Todo lo contrario sucede, lamentablemente, en AN, la nueva película de la gran directora japonesa Naomi Kawase. La autora de films de la talla de Shara, El secreto del bosque o Still the Water, todos premiados aquí en Cannes a lo largo de la última década, da un paso en falso en su nueva incursión en el festival. Lo que antes en la directora era puro misterio y sugestión, aquí se vuelve mero enunciado, una suerte de fábula que termina diciendo en voz alta todo aquello que debería apenas sugerirse. Hay metáforas muy evidentes y for export de todo aquello que el espectador occidental asocia con cultura japonesa, como esos cerezos en flor, cuya fugacidad remite a la fugacidad de las almas sobre la tierra. Y hay también unos personajes muy estereotipados, empezando por su protagonista, una anciana castigada por una enfermedad terrible como la lepra, pero que sin embargo es capaz de ser feliz y dar felicidad con los demás a través de sus “dorayakis”, unos pequeños pasteles hechos con su personalísima receta de pasta de porotos dulces, en los que el único secreto parece ser su amor a la naturaleza.

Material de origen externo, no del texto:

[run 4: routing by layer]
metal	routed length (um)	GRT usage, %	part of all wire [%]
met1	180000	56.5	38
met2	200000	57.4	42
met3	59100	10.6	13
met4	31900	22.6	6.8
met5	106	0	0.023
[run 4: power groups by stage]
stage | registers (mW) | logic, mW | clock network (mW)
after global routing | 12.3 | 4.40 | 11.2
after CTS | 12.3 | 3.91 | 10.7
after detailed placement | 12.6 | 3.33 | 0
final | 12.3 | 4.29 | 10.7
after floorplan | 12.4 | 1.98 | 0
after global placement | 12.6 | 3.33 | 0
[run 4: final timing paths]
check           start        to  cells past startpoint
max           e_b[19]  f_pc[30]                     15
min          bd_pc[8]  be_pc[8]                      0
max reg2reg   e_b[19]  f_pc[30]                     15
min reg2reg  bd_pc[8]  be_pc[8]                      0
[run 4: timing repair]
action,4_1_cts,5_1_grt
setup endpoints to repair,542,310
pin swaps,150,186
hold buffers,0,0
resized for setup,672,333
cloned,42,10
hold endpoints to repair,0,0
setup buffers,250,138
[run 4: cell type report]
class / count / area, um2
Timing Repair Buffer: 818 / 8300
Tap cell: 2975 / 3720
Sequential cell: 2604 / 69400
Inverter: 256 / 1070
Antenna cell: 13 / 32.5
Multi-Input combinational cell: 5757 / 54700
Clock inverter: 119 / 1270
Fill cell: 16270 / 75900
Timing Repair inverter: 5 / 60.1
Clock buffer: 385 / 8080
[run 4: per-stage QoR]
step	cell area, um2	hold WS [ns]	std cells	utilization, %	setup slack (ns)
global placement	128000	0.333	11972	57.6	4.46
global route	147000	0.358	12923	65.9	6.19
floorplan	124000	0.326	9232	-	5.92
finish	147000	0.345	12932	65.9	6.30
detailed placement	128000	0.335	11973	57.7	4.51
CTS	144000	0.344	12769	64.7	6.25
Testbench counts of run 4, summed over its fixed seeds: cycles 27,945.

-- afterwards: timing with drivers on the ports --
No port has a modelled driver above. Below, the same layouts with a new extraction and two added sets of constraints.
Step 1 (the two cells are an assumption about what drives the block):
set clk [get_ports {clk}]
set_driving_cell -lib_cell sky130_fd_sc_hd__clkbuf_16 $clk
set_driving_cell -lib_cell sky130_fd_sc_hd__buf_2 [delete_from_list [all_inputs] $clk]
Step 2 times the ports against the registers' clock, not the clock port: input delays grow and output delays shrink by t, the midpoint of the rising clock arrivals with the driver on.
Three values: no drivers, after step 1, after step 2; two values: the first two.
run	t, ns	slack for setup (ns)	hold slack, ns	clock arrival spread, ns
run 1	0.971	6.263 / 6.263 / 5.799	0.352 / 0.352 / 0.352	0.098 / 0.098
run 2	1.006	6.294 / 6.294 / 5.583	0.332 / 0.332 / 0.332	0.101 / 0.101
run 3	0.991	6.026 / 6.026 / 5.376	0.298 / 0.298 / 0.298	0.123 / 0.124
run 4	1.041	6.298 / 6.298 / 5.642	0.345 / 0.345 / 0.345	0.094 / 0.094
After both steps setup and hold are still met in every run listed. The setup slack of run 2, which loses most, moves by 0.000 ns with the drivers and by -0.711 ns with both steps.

Mucho más fiel a sí mismo, pero al mismo tiempo más descontracturado y en plena forma, reapareció Philipe Garrel en la apertura de la Quinzaine des réalisateurs, con L’ombre des femmes (La sombra de las mujeres). Como en El nacimiento del amor (1993) o Los amantes regulares (2005), por citar apenas dos de sus títulos más emblemáticos, el director francés vuelve a filmar, en un riguroso y bellísimo blanco y negro, los conflictos y desavenencias de una típica pareja de intelectuales parisienses, ahora dos documentalistas que apenas si sobreviven con pequeños trabajos que nada tienen que ver con el cine. La diferencia, en este caso, es que ya no hay tanto del pathos romántico que bañaba su obra anterior y aparece en cambio un humor muy sutil, casi autoparódico, en el que el hombre, seductor por excelencia, termina siendo el burlador burlado. Un comienzo refrescante y en línea para una sección emblemática como la Quincena, donde se esperan también otros nombres fuertes, como los del lituano Sharunas Bartas, el portugués Miguel Gomes y otro par de franceses como Arnaud Desplechin y Philippe Faucon.